Arthur G. Dozier School for Boys: USF wins federal grant to help exhume gravesites

Posted at 6:56 AM, Aug 28, 2013
and last updated 2015-04-06 10:30:51-04

ST. PETERSBURG, Fla. (AP) -- The National Institute of Justice has awarded University of South Florida researchers a $423,000 grant to help with exhuming the gravesites located at the Arthur G. Dozier School for Boys in Marianna.

The grant was announced Wednesday morning. It allows researchers to perform DNA testing and conduct investigations on human remains for identification. Starting this weekend, researchers from USF hope to start exhuming bodies from unmarked graves and perhaps return them to family members for a proper burial.

Former students and family members of the deceased say exhuming the remains might shed light on how the students died - and how they lived their final days at the school.

The school opened in 1900 and was shut down in 2011 for budgetary reasons.

Some former students have accused employees and guards at the school of physical and sexual abuse. The Florida Department of Law Enforcement investigated but concluded in 2009 that it was unable to substantiate or dispute the claims.

Researchers said they have already used historical documents to discover more deaths and gravesites than what the law enforcement agency found; they have verified the deaths of two adult staff members and 96 children - ranging in age from 6 to 18 - between 1914 and 1973.
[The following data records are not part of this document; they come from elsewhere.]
==> src/rtl/axis_pkt_gen_if.sv <==
`default_nettype none
// +-----------------------------------------------------------------------------+
// | axis_pkt_gen_if : AXI4-Stream bundle (tdata/tvalid/tlast/tready)            |
// | Rev 1.0                                                                     |
// +-----------------------------------------------------------------------------+
interface axis_pkt_gen_if #(
  parameter int DATA_WIDTH = 32
) ();
  logic [DATA_WIDTH-1:0] tdata;
  logic                  tvalid;
  logic                  tlast;
  logic                  tready;

  modport master (
    output tdata,
    output tvalid,
    output tlast,
    input  tready
  );

  modport slave (
    input  tdata,
    input  tvalid,
    input  tlast,
    output tready
  );
endinterface
`default_nettype wire

==> src/rtl/axis_pkt_gen.sv <==
`default_nettype none
// +-----------------------------------------------------------------------------+
// | axis_pkt_gen : AXI4-Stream packet transmitter, incrementing data pattern    |
// | Rev 1.0                                                                     |
// +-----------------------------------------------------------------------------+
module axis_pkt_gen #(
  parameter int DATA_WIDTH = 32,
  parameter int LEN_WIDTH  = 16
) (
  input  wire logic                  clk_i,
  input  wire logic                  rst_i,
  input  wire logic                  start_i,
  input  wire logic [LEN_WIDTH-1:0]  pkt_len_i,
  input  wire logic [LEN_WIDTH-1:0]  num_pkts_i,
  input  wire logic [LEN_WIDTH-1:0]  gap_i,
  input  wire logic [DATA_WIDTH-1:0] seed_i,
  output logic                       busy_o,
  output logic                       done_o,
  axis_pkt_gen_if.master             m_axis
);

  typedef enum logic [1:0] {
    ST_IDLE = 2'd0,
    ST_SEND = 2'd1,
    ST_GAP  = 2'd2
  } state_t;

  localparam logic [LEN_WIDTH-1:0]  LEN_ONE  = LEN_WIDTH'(1);
  localparam logic [DATA_WIDTH-1:0] DATA_ONE = DATA_WIDTH'(1);

  state_t                state_q,     state_d;
  logic [LEN_WIDTH-1:0]  len_q,       len_d;
  logic [LEN_WIDTH-1:0]  gap_q,       gap_d;
  logic [LEN_WIDTH-1:0]  beat_q,      beat_d;
  logic [LEN_WIDTH-1:0]  pkts_left_q, pkts_left_d;
  logic [LEN_WIDTH-1:0]  gap_cnt_q,   gap_cnt_d;
  logic [DATA_WIDTH-1:0] tdata_q,     tdata_d;
  logic                  tvalid_q,    tvalid_d;
  logic                  tlast_q,     tlast_d;
  logic                  busy_q,      busy_d;
  logic                  done_q,      done_d;
  logic                  handshake;
  logic                  start_ok;

  assign handshake = tvalid_q & m_axis.tready;
  assign start_ok  = start_i & (pkt_len_i != '0) & (num_pkts_i != '0);

  // pkts_left counts packets still to follow the one currently on the bus.
  always_comb begin
    state_d     = state_q;
    len_d       = len_q;
    gap_d       = gap_q;
    beat_d      = beat_q;
    pkts_left_d = pkts_left_q;
    gap_cnt_d   = gap_cnt_q;
    tdata_d     = tdata_q;
    tvalid_d    = tvalid_q;
    tlast_d     = tlast_q;
    busy_d      = busy_q;
    done_d      = 1'b0;

    case (state_q)
      ST_IDLE: begin
        if (start_ok) begin
          state_d     = ST_SEND;
          len_d       = pkt_len_i;
          gap_d       = gap_i;
          beat_d      = '0;
          pkts_left_d = num_pkts_i - LEN_ONE;
          gap_cnt_d   = '0;
          tdata_d     = seed_i;
          tvalid_d    = 1'b1;
          tlast_d     = (pkt_len_i == LEN_ONE);
          busy_d      = 1'b1;
        end
      end

      ST_SEND: begin
        if (handshake) begin
          tdata_d = tdata_q + DATA_ONE;
          if (tlast_q) begin
            beat_d = '0;
            if (pkts_left_q == '0) begin
              state_d  = ST_IDLE;
              tvalid_d = 1'b0;
              tlast_d  = 1'b0;
              busy_d   = 1'b0;
              done_d   = 1'b1;
            end else begin
              pkts_left_d = pkts_left_q - LEN_ONE;
              if (gap_q == '0) begin
                tlast_d = (len_q == LEN_ONE);
              end else begin
                state_d   = ST_GAP;
                gap_cnt_d = gap_q;
                tvalid_d  = 1'b0;
                tlast_d   = 1'b0;
              end
            end
          end else begin
            beat_d  = beat_q + LEN_ONE;
            tlast_d = ((beat_q + LEN_ONE) == (len_q - LEN_ONE));
          end
        end
      end

      ST_GAP: begin
        // gap_cnt holds the idle cycles remaining including the current one.
        if (gap_cnt_q <= LEN_ONE) begin
          state_d   = ST_SEND;
          gap_cnt_d = '0;
          tvalid_d  = 1'b1;
          tlast_d   = (len_q == LEN_ONE);
        end else begin
          gap_cnt_d = gap_cnt_q - LEN_ONE;
        end
      end

      default: begin
        state_d  = ST_IDLE;
        tvalid_d = 1'b0;
        tlast_d  = 1'b0;
        busy_d   = 1'b0;
      end
    endcase
  end

  always_ff @(posedge clk_i) begin
    if (rst_i) begin
      state_q     <= ST_IDLE;
      len_q       <= '0;
      gap_q       <= '0;
      beat_q      <= '0;
      pkts_left_q <= '0;
      gap_cnt_q   <= '0;
      tdata_q     <= '0;
      tvalid_q    <= 1'b0;
      tlast_q     <= 1'b0;
      busy_q      <= 1'b0;
      done_q      <= 1'b0;
    end else begin
      state_q     <= state_d;
      len_q       <= len_d;
      gap_q       <= gap_d;
      beat_q      <= beat_d;
      pkts_left_q <= pkts_left_d;
      gap_cnt_q   <= gap_cnt_d;
      tdata_q     <= tdata_d;
      tvalid_q    <= tvalid_d;
      tlast_q     <= tlast_d;
      busy_q      <= busy_d;
      done_q      <= done_d;
    end
  end

  assign m_axis.tdata  = tdata_q;
  assign m_axis.tvalid = tvalid_q;
  assign m_axis.tlast  = tlast_q;
  assign busy_o        = busy_q;
  assign done_o        = done_q;

endmodule
`default_nettype wire
==> src/flat_wrapper.sv <==
// flat-port wrapper written by rule: the top's interface ports become plain ports
module axis_pkt_gen_flat 
#(
  parameter int DATA_WIDTH = 32,
  parameter int LEN_WIDTH  = 16
)
  (clk_i, rst_i, start_i, pkt_len_i, num_pkts_i, gap_i, seed_i, busy_o, done_o, m_axis_tdata, m_axis_tvalid, m_axis_tlast, m_axis_tready);
  axis_pkt_gen_if #(.DATA_WIDTH(DATA_WIDTH)) m_axis_i ();
  input  wire logic clk_i;
  input  wire logic rst_i;
  input  wire logic start_i;
  input  wire logic [LEN_WIDTH-1:0] pkt_len_i;
  input  wire logic [LEN_WIDTH-1:0] num_pkts_i;
  input  wire logic [LEN_WIDTH-1:0] gap_i;
  input  wire logic [DATA_WIDTH-1:0] seed_i;
  output logic busy_o;
  output logic done_o;
  output wire logic [$bits(m_axis_i.tdata)-1:0] m_axis_tdata;
  output wire logic [$bits(m_axis_i.tvalid)-1:0] m_axis_tvalid;
  output wire logic [$bits(m_axis_i.tlast)-1:0] m_axis_tlast;
  input wire logic [$bits(m_axis_i.tready)-1:0] m_axis_tready;
  assign m_axis_tdata = m_axis_i.tdata;
  assign m_axis_tvalid = m_axis_i.tvalid;
  assign m_axis_tlast = m_axis_i.tlast;
  assign m_axis_i.tready = m_axis_tready;
  axis_pkt_gen #(.DATA_WIDTH(DATA_WIDTH), .LEN_WIDTH(LEN_WIDTH)) u_core (.clk_i(clk_i), .rst_i(rst_i), .start_i(start_i), .pkt_len_i(pkt_len_i), .num_pkts_i(num_pkts_i), .gap_i(gap_i), .seed_i(seed_i), .busy_o(busy_o), .done_o(done_o), .m_axis(m_axis_i));
endmodule
==> config.mk <==
export PLATFORM = sky130hd
export DESIGN_NAME = axis_pkt_gen_flat
export DESIGN_NICKNAME = d
export VERILOG_FILES = /design/src/rtl/axis_pkt_gen_if.sv /design/src/rtl/axis_pkt_gen.sv /design/src/flat_wrapper.sv
export SDC_FILE = /design/constraint.sdc
export NUM_CORES = 1
export LEC_CHECK = 0
export ABC_AREA = 1
export CAP_MARGIN = 20
export CORE_MARGIN = 4
export CORE_UTILIZATION = 59
export CTS_CLUSTER_SIZE = 10
export DETAILED_ROUTE_END_ITERATION = 7
export DONT_BUFFER_PORTS = 1
export GPL_TIMING_DRIVEN = 1
export PLACE_DENSITY = 0.78
export SYNTH_ARGS = -nofsm -noshare
export SYNTH_HDL_FRONTEND = slang
export SYNTH_SLANG_ARGS = --single-unit
==> constraint.sdc <==
create_clock -name clk_i -period 2.2 [get_ports clk_i]
set_input_delay 0.44 -clock clk_i [delete_from_list [all_inputs] [get_ports clk_i]]
set_output_delay 0.44 -clock clk_i [all_outputs]
set_load 0.03 [all_outputs]
==> results of run 1 <==
[sequential cells by signal (all words and copies together), names as in the netlist]
name                  count
u_core.m_axis.tvalid      1
u_core.gap_cnt_q         16
u_core.len_q             16
u_core.done_o             1
u_core.pkts_left_q       16
u_core.state_q            2
u_core.m_axis.tlast       1
u_core.busy_o             1
u_core.m_axis.tdata      32
u_core.gap_q             16
u_core.beat_q            16
[logic make-up (layout without fill, tap and decap cells)]
group	Yosys count	count (layout)
AND/OR/NAND/NOR	561	561
AO/OA/AOI/OAI	263	263
buffers and inverters	184	229
flip-flops	118	118
XOR/XNOR	53	53
adder cells (fa/ha/maj)	11	11
multiplexers	5	5
[area by class of cell]
type	count	area share
multi-input cells	893	0.533
flip-flops and latches	118	0.263
clock inverters	8	0.0111
inverters	136	0.0572
repair buffers	62	0.0599
clock buffers	23	0.0519
well taps	172	0.0239
[worst reg2reg max path, delay by kind of cell (launching register included)]
| kind | cells | cell delay [ns] |
|---|---|---|
| and+or+nand+nor | 7 | 0.87 |
| adders and majority gates | 2 | 0.46 |
| DFF | 1 | 0.33 |
| AOI/OAI and AO/OA | 2 | 0.22 |
| xor gates and xnor gates | 1 | 0.14 |
| buffers and inverters | 2 | 0.13 |
[where the power goes]
group | leakage [nW] | internal [mW] | switching, mW
registers | 0.973 | 2.75 | 0.529
clock network | 0.277 | 1.71 | 0.985
logic | 2.58 | 2.13 | 3.97
total | 3.83 | 6.60 | 5.48
[metrics by stage]
stage	cell area [µm²]	setup WS [ns]	total power [mW]	cells
after floorplan	7790	0.0928	7.52	1195
after global placement	8210	0.106	8.82	1373
after detailed placement	8210	-0.0235	8.94	1373
after CTS	8790	0.00398	11.7	1404
after global routing	9020	-0.151	12.9	1412
final	9020	-0.0357	12.1	1412
[worst paths after layout]
kind                                   to
setup / recovery   u_core.pkts_left_q[12]
hold / removal    u_core.m_axis.tdata[29]
setup reg to reg   u_core.pkts_left_q[12]
hold reg to reg       u_core.gap_cnt_q[1]
[cells in the final DEF, fill, tap and decap left out, types with 5 or more instances in the layout]
cell type	Yosys	final
nor4_1	13	12
mux2i_1	5	5
o21ai_1	8	8
dfxtp_2	0	5
o21ai_0	93	92
buf_4	6	56
inv_2	9	9
nand2_2	7	12
nand2_1	246	240
a211oi_1	5	5
nand3_2	11	10
nand3_1	57	57
clkbuf_16	0	17
nor3_2	3	5
a21oi_1	120	120
nor2_4	8	9
clkinv_2	1	5
nor3_1	14	12
nand4_1	37	37
inv_1	125	122
nor2_1	145	137
ha_1	11	6
xor2_1	36	36
buf_12	0	6
o22ai_1	14	14
xnor2_1	16	16
dfxtp_1	118	113
nor2_2	8	15
o211ai_1	5	5
[repair_timing]
item / 4_1_cts / 5_1_grt
setup endpoints to repair: 6 / 35
pin swaps: 0 / 14
resized for setup: 1 / 44
buffers inserted: 0 / 8
[metal layers]
metal	up-vias	wire length, µm	global-route usage
met5	-	0	0
met4	0	497	0.0854
met3	55	1680	0.0576
met2	336	10400	0.481
met1	3764	9210	0.356
li1	4012	-	-
==> impl_metrics.sql, run 1 <==
INSERT INTO impl_metrics (metric_group, metric, value, unit) VALUES
('pwr', 'power_leakage', '3.83', 'nW'),
('synthesis', 'synth_largest_type_area_fraction', '0.303', ''),
('layout', 'n_fill_cell', '1079', ''),
('critical_path', 'end_kind', 'flop', ''),
('synthesis', 'synth_edf_count', '0', ''),
('synthesis', 'synth_top_flop_cell', 'dfxtp_1', ''),
('worst_hold_path', 'timing.hold.worst_path_depth', '1', ''),
('clock_tree', 'cts.sinks', '118', ''),
('timing', 'fmax', '0.447', 'GHz'),
('die', 'io_pins', '120', ''),
('die', 'standard_cell_core_area', '12800', 'µm²'),
('synthesis', 'synth.ff_latch_count', '118', ''),
('critical_path', 'worst_path_largest_cell_delay', '0.33', 'ns'),
('critical_path', 'crit_path_cell_trace', 'inv_2, ha_4, nand2_2, o21ai_2, ha_2, inv_2, nor2_4, nand3_4, nor3_4, nand2_2, nor2_4, nand2_2, xor2_1, a21oi_1', ''),
('critical_path', 'cp-start-kind', 'flop', ''),
('timing', 'worst_slew_margin_rel', '0.659', ''),
('critical_path', 'top_cell_by_count_worst_path', 'nand2_2', ''),
('synthesis', 'arithmetic_cell_share_of_the_synthesized_area_counting_full_adders_half_adders_and_majority_gates', '0.0177', ''),
('critical_path', 'cp_slowest_cell', 'dfxtp_2', ''),
('timing', 'finalWorstPathRequiredPeriod', '2.24', 'ns'),
('timing', 'postLayoutSetupSlackWorst', '-0.0357', 'ns'),
('die', 'fp-row-count', '41', ''),
('synthesis', 'cell_types_with_the_highest_counts_after_synthesis', 'nand2_1 (246), nor2_1 (145), inv_1 (125)', ''),
('pwr', 'pwr_density_cell', '1340', 'nW/µm²'),
('synthesis', 'main_combinational_cell_family_by_area_after_synthesis', 'simple AND/OR/NAND/NOR gates', ''),
('critical_path', 'crit_path_arrival_time', '2.58', 'ns'),
('status', 'status', 'finished with violations', ''),
('critical_path', 'worst-path-max-fanout', '8', ''),
('synthesis', 'synth_mux_area_frac', '0.00642', ''),
('timing', 'rsz0062_at_grt', 'yes', ''),
('clock_tree', 'number_of_buffers_created_by_cts', '17', ''),
('timing', 'finalSetupViolations', '1', ''),
('layout', 'diodes', '0', ''),
('route', 'post-route-drc-count', '0', ''),
('synthesis', 'yosys-top-cells-area', 'dfxtp_1 (30%), nand2_1 (12%), a21oi_1 (7.7%)', ''),
('critical_path', 'r2r_start', 'u_core.state_q[1]', ''),
('worst_hold_path', 'timing.hold.worst.start', 'rst_i', ''),
('synthesis', 'synthDominantAreaCellType', 'dfxtp_1', ''),
('layout', 'multiInputGateArea', '4810', 'µm²'),
('global_route', 'maximum_number_of_pins_on_one_net_before_global_route_repair', '52', ''),
('synthesis', 'yosysWarnings', '0', ''),
('synthesis', 'netlist_area_before_placement', '7790', 'µm²'),
('status', 'violated_checks', 'setup timing', ''),
('critical_path', 'delay_heaviest_family_cp', 'simple AND/OR/NAND/NOR gates', ''),
('critical_path', 'criticalPathCategory', 'flop to flop', ''),
('pwr', 'ir_drop', '0.000703', 'V'),
('layout', 'areaGrowthSynthToFinish', '15.7', '%'),
('timing', 'hold_viol', '0', ''),
('placed_design', 'finalWeightedCongestion', '0.933', ''),
('global_route', 'groute.usage.overall', '0.281', ''),
('die', 'dieWidth', '123', 'µm'),
('synthesis', 'synth_compound_area_frac', '0.183', ''),
('route', 'routedWlPerCell', '15.4', 'µm'),
('synthesis', 'yosysUniqueCellTypes', '51', ''),
('clock_tree', 'bufs_on_longest_clock_path', '2', ''),
('clock_tree', 'cts_root_buf', 'clkbuf_16', ''),
('die', 'dieArea', '15100', 'µm²'),
('synthesis', 'synth.avg_cell_area', '6.52', 'µm²'),
('global_route', 'number_of_antenna_violations_at_the_first_check_in_global_routing', '0', ''),
('job', 'timing.max_cap.violations', '0', ''),
('clock_tree', 'cts_hold_buffers', '0', ''),
('synthesis', 'seq_area_frac_synth', '0.303', ''),
('global_route', 'grt_pass1_wl', '34400', 'µm'),
('global_route', 'first_global_vias', '7428', ''),
('synthesis', 'synthCells', '1195', ''),
('synthesis', 'synthSimpleGateAreaFrac', '0.331', ''),
('synthesis', 'async_flop_share', '0', ''),
('clock_tree', 'worst_skew_pair.late_latency', '0.42', 'ns'),
('timing', 'tightest_slew', '0.512', 'ns'),
('route', 'first_iter_violations', '811', ''),
('timing', 'clock_skew', '0.00883', 'ns');
No activity file was read; power rests on OpenSTA's default activity.
==> run 2, diff against run 1 <==
--- a/config.mk
+++ b/config.mk
@@ -5,15 +5,14 @@
 export SDC_FILE = /design/constraint.sdc
 export NUM_CORES = 1
 export LEC_CHECK = 0
-export ABC_AREA = 1
 export CAP_MARGIN = 20
 export CORE_MARGIN = 4
-export CORE_UTILIZATION = 59
+export CORE_UTILIZATION = 58
 export CTS_CLUSTER_SIZE = 10
 export DETAILED_ROUTE_END_ITERATION = 7
 export DONT_BUFFER_PORTS = 1
 export GPL_TIMING_DRIVEN = 1
-export PLACE_DENSITY = 0.78
+export PLACE_DENSITY = 0.76
 export SYNTH_ARGS = -nofsm -noshare
 export SYNTH_HDL_FRONTEND = slang
 export SYNTH_SLANG_ARGS = --single-unit
==> run 2 against run 1 <==
Compared with the run above:
- the run still ends with setup timing left
- die area is 3.0% lower
- hold slack lost 0.0089 ns
- largest power group unchanged
- fmax decreased by 3.3%
- clock-buffer cell count unchanged
- sequential cell count is the same
- sequential power barely moved
- utilization rose by 7.6 points
- power up 20%
==> impl_metrics.sql, run 2 <==
INSERT INTO impl_metrics (metric_group, metric, value, unit) VALUES
('critical_path', 'cp_data_required_time', '2.52', 'ns'),
('global_route', 'globalRoute.busiestLayer', 'met2', ''),
('layout', 'diodes', '0', ''),
('layout', 'max_reg_flops', '32', ''),
('die', 'die_h', '121', 'µm'),
('layout', 'areaGrowthSynthToFinish', '32.6', '%'),
('critical_path', 'crit_path_arrival_time', '2.63', 'ns'),
('clock_tree', 'cts_root_buf', 'clkbuf_16', ''),
('synthesis', 'async_flop_share', '0', ''),
('synthesis', 'yosysWarnings', '0', ''),
('pwr', 'ir_drop', '0.00115', 'V'),
('synthesis', 'yosysUniqueCellTypes', '73', ''),
('route', 'routedWlPerCell', '17.7', 'µm'),
('route', 'route.final.wire_length', '22500', 'µm'),
('critical_path', 'worst-path-max-fanout', '6', ''),
('layout', 'fin_cells', '1271', ''),
('global_route', 'grt_pass1_wl', '35200', 'µm'),
('synthesis', 'netlist_area_before_placement', '7410', 'µm²'),
('layout', 'mostFrequentLayoutCells', 'buf_4 (159), nand2_1 (109), dfxtp_1 (97)', ''),
('synthesis', 'synthCells', '957', ''),
('pwr', 'pwr_density_cell', '1480', 'nW/µm²'),
('route', 'drt-pass1-iter-count', '5', ''),
('critical_path', 'top_cell_by_count_worst_path', 'o21ai_2', ''),
('synthesis', 'synth.avg_cell_area', '7.75', 'µm²'),
('timing', 'tns', '-0.480', 'ns'),
('synthesis', 'post-synth-top-count-cell', 'dfxtp_1', ''),
('die', 'dieArea', '14700', 'µm²'),
('clock_tree', 'number_of_buffers_created_by_cts', '17', ''),
('global_route', 'first_global_vias', '7309', ''),
('timing', 'clock_skew', '0.00960', 'ns'),
('placed_design', 'numPlacedInstances', '1216', ''),
('pwr', 'power_leakage', '3.85', 'nW'),
('die', 'io_pins', '120', ''),
('synthesis', 'synth.ff_latch_count', '118', ''),
('clock_tree', 'cts.sinks', '118', ''),
('global_route', 'number_of_antenna_violations_at_the_first_check_in_global_routing', '0', ''),
('synthesis', 'synth_top_flop_cell', 'dfxtp_1', ''),
('synthesis', 'synth_largest_type_area_fraction', '0.319', ''),
('placed_design', 'dp_hpwl', '14200', 'µm'),
('timing', 'hold_viol', '0', ''),
('layout', 'final_layout_size_suffix_gt1_frac', '0.295', ''),
('status', 'violated_checks', 'setup timing', ''),
('clock_tree', 'clk_transition_reported_paths', '0.06', 'ns'),
('global_route', 'global_routing_usage_on_met2', '0.469', ''),
('route', 'post-route-drc-count', '0', ''),
('timing', 'postLayoutSetupSlackWorst', '-0.112', 'ns'),
('placed_design', 'postPlaceCellArea', '8720', 'µm²'),
('placed_design', 'placement.io_buffers', '0', ''),
('die', 'fp-row-count', '41', ''),
('synthesis', 'syn-num-nets', '1052', ''),
('timing', 'worst_slew_margin_rel', '0.596', ''),
('layout', 'final_util', '0.782', ''),
('critical_path', 'end_kind', 'flop', ''),
('global_route', 'groute.usage.overall', '0.292', ''),
('timing', 'post-route-period-util', '1.05', ''),
('synthesis', 'cell_types_with_the_highest_counts_after_synthesis', 'dfxtp_1 (118), nand2_1 (113), a21oi_1 (87)', ''),
('status', 'status', 'finished with violations', ''),
('critical_path', 'criticalPathCategory', 'flop to flop', ''),
('critical_path', 'crit_path_cell_trace', 'inv_2, ha_4, mux2i_4, ha_2, o21ai_2, o21bai_4, or3_4, mux2_2, o21ai_2, a21oi_1', ''),
('route', 'drt_via_density', '6.21', ''),
('synthesis', 'seq_area_frac_synth', '0.319', ''),
('critical_path', 'worst_path_largest_cell_delay', '0.38', 'ns'),
('synthesis', 'synthDominantAreaCellType', 'dfxtp_1', ''),
('clock_tree', 'h_tree_levels', '4', ''),
('timing', 'fmax', '0.433', 'GHz'),
('critical_path', 'cp-start-kind', 'flop', ''),
('critical_path', 'cp_slowest_cell', 'or3_4', ''),
('timing', 'rsz0062_at_grt', 'yes', ''),
('global_route', 'grt-ovfl-total', '0', ''),
('global_route', 'gr-usage-met1', '0.376', ''),
('global_route', 'maximum_number_of_pins_on_one_net_before_global_route_repair', '118', ''),
('route', 'routed-via-count', '7892', ''),
('clock_tree', 'cts_tree', 'yes', ''),
('layout', 'finish.instance_area', '9830', 'µm²'),
('synthesis', 'yosys-top-cells-area', 'dfxtp_1 (32%), mux2i_1 (6.1%), a21oi_1 (5.9%)', ''),
('synthesis', 'synth_edf_count', '0', ''),
('placed_design', 'finalWeightedCongestion', '0.850', ''),
('clock_tree', 'bufs_on_longest_clock_path', '2', ''),
('global_route', 'use_met3', '0.0765', ''),
('job', 'timing.max_cap.violations', '0', ''),
('timing', 'tightest_slew', '0.606', 'ns'),
('worst_hold_path', 'timing.hold.worst.class', 'primary input to flop', ''),
('route', 'first_iter_violations', '945', ''),
('die', 'standard_cell_core_area', '12600', 'µm²'),
('route', 'ant_nets', '0', ''),
('clock_tree', 'worst_skew_pair.late_latency', '0.43', 'ns'),
('layout', 'final_common_cell', 'buf_4', ''),
('timing', 'finalWorstPathRequiredPeriod', '2.31', 'ns'),
('timing', 'finalSetupViolations', '16', ''),
('die', 'dieWidth', '121', 'µm'),
('layout', 'final_layout_net_count', '1181', ''),
('timing', 'final-max-slew-violation-count', '0', ''),
('die', 'floorplan.initialDensity', '0.590', '');
==> run 2: worst max-delay path: cells and delay by family, from the launching register on <==
| family | cells | cell delay [ns] |
|---|---|---|
| fa+ha+maj | 2 | 0.44 |
| compound gates | 4 | 0.45 |
| flops | 1 | 0.33 |
| buf+inv | 1 | 0.07 |
| mux | 2 | 0.56 |
| simple gates | 1 | 0.38 |
==> run 2: final timing paths <==
| kind | startpoint | endpoint | slack (ns) | cells after the start |
|---|---|---|---|---|
| worst max-delay path | u_core.state_q[1] | u_core.pkts_left_q[14] | -0.11 | 10 |
| worst min-delay path | rst_i | u_core.pkts_left_q[11] | 0.08 | 1 |
| worst max register to register | u_core.state_q[1] | u_core.pkts_left_q[14] | -0.11 | 10 |
| worst min register to register | u_core.pkts_left_q[15] | u_core.pkts_left_q[15] | 0.46 | 2 |
==> run 2: power by group <==
part / switching, mW / internal, mW
combinational: 4.69 / 3.62
clock: 1.06 / 1.86
sequential: 0.547 / 2.75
Researchers received nearly $200,000 from state legislators to begin their project on the site 60 miles west of Tallahassee. The federal grant announced Wednesday will allow researchers to work with the University of North Texas Center for Human Identification in performing all of the DNA analysis. All of the data will be entered into the Combined DNA Index System and the National Missing and Unidentified Persons System, said Erin Kimmerle, an anthropologist and one of USF's head researchers on the project.

Once DNA is collected, the information will be entered into national databases in hopes of finding families of the boys. In some cases, researchers have found families and have collected DNA, which will make identification of remains easier.

Kimmerle said researchers can also use facial reconstruction on remains that don't yield DNA results. The research team will also try to determine a cause of death for each student.

Greg Ridgeway - the acting director of U.S. Department of Justice's National Institute of Justice - said such grants usually are given to law enforcement or medical examiners' offices to clear cold cases and identify unclaimed bodies.